Given data:
--------------------
`config.mk`:
```
export PLATFORM = sky130hd
export DESIGN_NAME = hs_tx_sequencer
export DESIGN_NICKNAME = d
export VERILOG_FILES = /design/src/rtl/hs_tx_sequencer.sv
export SDC_FILE = /design/constraint.sdc
export NUM_CORES = 1
export LEC_CHECK = 0
export CELL_PAD_IN_SITES_DETAIL_PLACEMENT = 1
export CELL_PAD_IN_SITES_GLOBAL_PLACEMENT = 1
export CORE_MARGIN = 3
export CORE_UTILIZATION = 40
export DETAILED_ROUTE_END_ITERATION = 16
export HOLD_SLACK_MARGIN = 0.03
export PLACE_DENSITY = 0.85
export REMOVE_ABC_BUFFERS = 1
export SYNTH_ARGS = -nofsm -noshare
export SYNTH_HDL_FRONTEND = slang
export SYNTH_SLANG_ARGS = --single-unit
export TNS_END_PERCENT = 5
```
`constraint.sdc`:
```
create_clock -name TxByteClk -period 6.4 [get_ports TxByteClk]
set_input_delay 1.28 -clock TxByteClk [delete_from_list [all_inputs] [get_ports TxByteClk]]
set_output_delay 1.28 -clock TxByteClk [all_outputs]
set_load 0.005 [all_outputs]
```
`src/rtl/hs_tx_sequencer.sv`:
```
// hs_tx_sequencer: D-PHY data lane HS burst sequencer (LP entry, HS-zero, sync, payload, trail, LP exit)
module hs_tx_sequencer #(
    parameter int unsigned T_LPX      = 2,
    parameter int unsigned T_HS_PREP  = 2,
    parameter int unsigned T_HS_ZERO  = 4,
    parameter int unsigned T_HS_TRAIL = 2,
    parameter int unsigned T_HS_EXIT  = 3
) (
    input  logic       TxByteClk,
    input  logic       TxRst,
    input  logic       TxRequestHS,
    input  logic [7:0] TxDataHS,
    output logic       TxReadyHS,
    output logic       TxStopState,
    output logic       LpDp,
    output logic       LpDn,
    output logic       HsEn,
    output logic       serializer_enable,
    output logic [7:0] SerData
);
    typedef enum logic [2:0] {IDLE, LPX, PREP, ZERO, SYNC, DATA, TRAIL, EXIT} state_t;

    // Counter reload value: counts down to 0, so a length of 0 collapses to 1 cycle.
    function automatic logic [7:0] load(input int unsigned t);
        return (t == 0) ? 8'd0 : 8'(t - 1);
    endfunction

    localparam logic [7:0] L_LPX   = load(T_LPX);
    localparam logic [7:0] L_PREP  = load(T_HS_PREP);
    localparam logic [7:0] L_ZERO  = load(T_HS_ZERO);
    localparam logic [7:0] L_TRAIL = load(T_HS_TRAIL);
    localparam logic [7:0] L_EXIT  = load(T_HS_EXIT);

    state_t     state_q;
    logic [7:0] cnt_q, data_q;
    logic       ready_q, stop_q, dp_q, dn_q, hs_q, ser_en_q;

    always_ff @(posedge TxByteClk) begin
        if (TxRst) begin
            state_q  <= IDLE;
            cnt_q    <= 8'd0;
            data_q   <= 8'h00;
            ready_q  <= 1'b0;
            stop_q   <= 1'b1;
            dp_q     <= 1'b1;
            dn_q     <= 1'b1;
            hs_q     <= 1'b0;
            ser_en_q <= 1'b0;
        end else begin
            if (cnt_q != 8'd0) cnt_q <= cnt_q - 8'd1;
            case (state_q)
                IDLE: if (TxRequestHS) begin
                    state_q <= LPX;
                    cnt_q   <= L_LPX;
                    stop_q  <= 1'b0;
                    dp_q    <= 1'b0;
                end
                LPX: if (cnt_q == 8'd0) begin
                    state_q <= PREP;
                    cnt_q   <= L_PREP;
                    dn_q    <= 1'b0;
                end
                PREP: if (cnt_q == 8'd0) begin
                    state_q  <= ZERO;
                    cnt_q    <= L_ZERO;
                    hs_q     <= 1'b1;
                    ser_en_q <= 1'b1;
                    data_q   <= 8'h00;
                end
                ZERO: if (cnt_q == 8'd0) begin
                    state_q <= SYNC;
                    data_q  <= 8'hB8;
                    ready_q <= 1'b1;
                end
                SYNC, DATA: if (TxRequestHS) begin
                    state_q <= DATA;
                    data_q  <= TxDataHS;
                end else begin
                    // Trail is the inverse of the last serialized bit (bit 7 of the last byte).
                    state_q <= TRAIL;
                    cnt_q   <= L_TRAIL;
                    data_q  <= {8{~data_q[7]}};
                    ready_q <= 1'b0;
                end
                TRAIL: if (cnt_q == 8'd0) begin
                    state_q  <= EXIT;
                    cnt_q    <= L_EXIT;
                    hs_q     <= 1'b0;
                    ser_en_q <= 1'b0;
                    data_q   <= 8'h00;
                    dp_q     <= 1'b1;
                    dn_q     <= 1'b1;
                end
                EXIT: if (cnt_q == 8'd0) begin
                    state_q <= IDLE;
                    stop_q  <= 1'b1;
                end
                default: state_q <= IDLE;
            endcase
        end
    end

    assign TxReadyHS         = ready_q;
    assign TxStopState       = stop_q;
    assign LpDp              = dp_q;
    assign LpDn              = dn_q;
    assign HsEn              = hs_q;
    assign serializer_enable = ser_en_q;
    assign SerData           = data_q;
endmodule

```
==> impl_results.md, run 1 <==
- Outcome: finished, final reports clean
- Vias/cell: approximately 5.5
- Fin cells: between 200 and 250
- Antenna cells: 0
- Proportion of layout cells with a drive suffix above 1: 0.0988
- Busiest grt layer: met2
- Routability Congestion: between 0.7 and 0.8
- Clock buffer depth: 2
- Die Y-Extent: between 60 and 70 µm
- Clk slew on worst S/H paths: 0.13 ns
- # Max-Cap Violations: 0
- Fmax: roughly 380 MHz
- P per Cell Area: ~480 nW/µm²
- # hold bufs at CTS: 0
- Area after DPL: about 1500 µm²
- Most used DFF post-synth: dfxtp_1
- Global route overflow: 0
- Number of global-route vias before repair: ~1.2k
- Inserted Clock Buffers: 3
- Worst hold path type: reg2reg
- Setup TNS after final layout: 0 ns
- Final nets: 178
- Die width: between 60 and 70 µm
- Critical path class: in2reg
- Total chip power: ~750 µW
- Post-Syn Instances: between 100 and 150
- CP endpoint: cnt_q[6]$_SDFF_PP0_
- Largest net degree at the start of global routing: 21
- Worst path required time: 6.61 ns
- Reg-to-reg startpoint: cnt_q[0]$_SDFF_PP0_
- I/O Buffers: 24
- Internal power: approximately 440 µW
- DR iter-0 viols: 70
- Clock share of power: 0.149
- Total Routed Length: approximately 3.4 mm
- Mapped Area: approximately 1300 µm²
- Psw: approximately 300 µW
- Area delta synth->final: 22.9%
- R2r setup slk: roughly 4.0 ns
- Sequential-to-total area share from yosys stat: 0.382
- Met3 Use GR: 0.0517
- CTS resizes: 0
- Drt pass-1 iters: 6
- First-pass GRT wire length: 5.75 mm
- CTS tree: done
- Tightest Pin Transition: 0.689 ns
- Slew Viols, Final: 0
- H-tree levels: 1
- LEAKAGE: ~0.00055 µW
- Layout fillers: 345
- Initial Utilization: 0.438
- Placed insts: 200
- GR Layer Usage met2: 0.333
- Buffer count from post-CTS setup fixing: 0
- Setup violations, final: 0
- Crit path max fanout: 11
- CP startpoint: TxRequestHS
- Worst skew pair latency: about 0.33 ns
- M1 GR Usage: 0.257
- Final hold viol count: 0
- Area of the core: around 2900 µm²
- Arrival @ worst endpoint: 2.88 ns
- EDFF count, synth: 0
- DP Wirelength: approximately 2.5 mm
- Comb power frac: 0.508
- Startpoint type of the worst setup path: primary input
- Max VDD drop: about 210 µV
- Initial antenna violation count: 0
- Synth warn: 0
- Setup Skew: 0.00576 ns
- Worst R2R Path Depth: 10
- Worst R2R End: cnt_q[0]$_SDFF_PP0_
- Critical path capture point type: register
- Root Buffer: clkbuf_4
- Library cells used by synthesis: 40
- Final instance area: roughly 1500 µm²
- Clock Sinks: 24
- Footprint of the multi-input gates: 684 µm²
- RSZ-0062 raised after global routing: false
- Flop pwr share: 0.343
- Total track usage: 0.204
- WL/cell: between 15 and 20 µm
- Fin crit share: 0.416
- Register area: 480 µm²
- Antenna-violating nets left: 0
- DR DRC count: 0
- Synthesized flop and latch total: 24
- Crit path time final: between 2 and 3 ns
- Ports: 25
- Ys async rst share: 0
- WHS Path Cells: 2
- Switching portion of total power: 0.410
- Die ar.: between 3000 and 4000 µm²
- Synth Area per Inst: slightly below 9 µm²
- Via count: 1117
- Core Rows: 19
- Relative slew slack: 0.540
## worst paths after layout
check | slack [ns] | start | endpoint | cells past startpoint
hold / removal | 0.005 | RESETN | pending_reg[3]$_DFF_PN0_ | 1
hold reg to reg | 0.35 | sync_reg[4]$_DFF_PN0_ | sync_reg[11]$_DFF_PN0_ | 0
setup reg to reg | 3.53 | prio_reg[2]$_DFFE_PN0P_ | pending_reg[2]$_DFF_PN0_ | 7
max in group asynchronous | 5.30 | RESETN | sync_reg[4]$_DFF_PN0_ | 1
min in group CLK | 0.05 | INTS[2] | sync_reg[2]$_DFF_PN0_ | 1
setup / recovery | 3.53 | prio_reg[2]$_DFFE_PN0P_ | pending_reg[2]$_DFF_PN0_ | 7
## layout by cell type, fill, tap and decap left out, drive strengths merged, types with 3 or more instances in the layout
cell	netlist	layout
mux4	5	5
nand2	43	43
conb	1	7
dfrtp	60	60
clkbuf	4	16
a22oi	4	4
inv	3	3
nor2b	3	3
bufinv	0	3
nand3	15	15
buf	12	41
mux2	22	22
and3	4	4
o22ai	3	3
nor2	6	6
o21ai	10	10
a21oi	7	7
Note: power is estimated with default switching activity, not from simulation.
--------------------
The problem:
Could you copy exactly the line containing "min in group" and each line after it through the end of the records, and nothing else?

Output below:
min in group CLK | 0.05 | INTS[2] | sync_reg[2]$_DFF_PN0_ | 1
setup / recovery | 3.53 | prio_reg[2]$_DFFE_PN0P_ | pending_reg[2]$_DFF_PN0_ | 7
## layout by cell type, fill, tap and decap left out, drive strengths merged, types with 3 or more instances in the layout
cell	netlist	layout
mux4	5	5
nand2	43	43
conb	1	7
dfrtp	60	60
clkbuf	4	16
a22oi	4	4
inv	3	3
nor2b	3	3
bufinv	0	3
nand3	15	15
buf	12	41
mux2	22	22
and3	4	4
o22ai	3	3
nor2	6	6
o21ai	10	10
a21oi	7	7
Note: power is estimated with default switching activity, not from simulation.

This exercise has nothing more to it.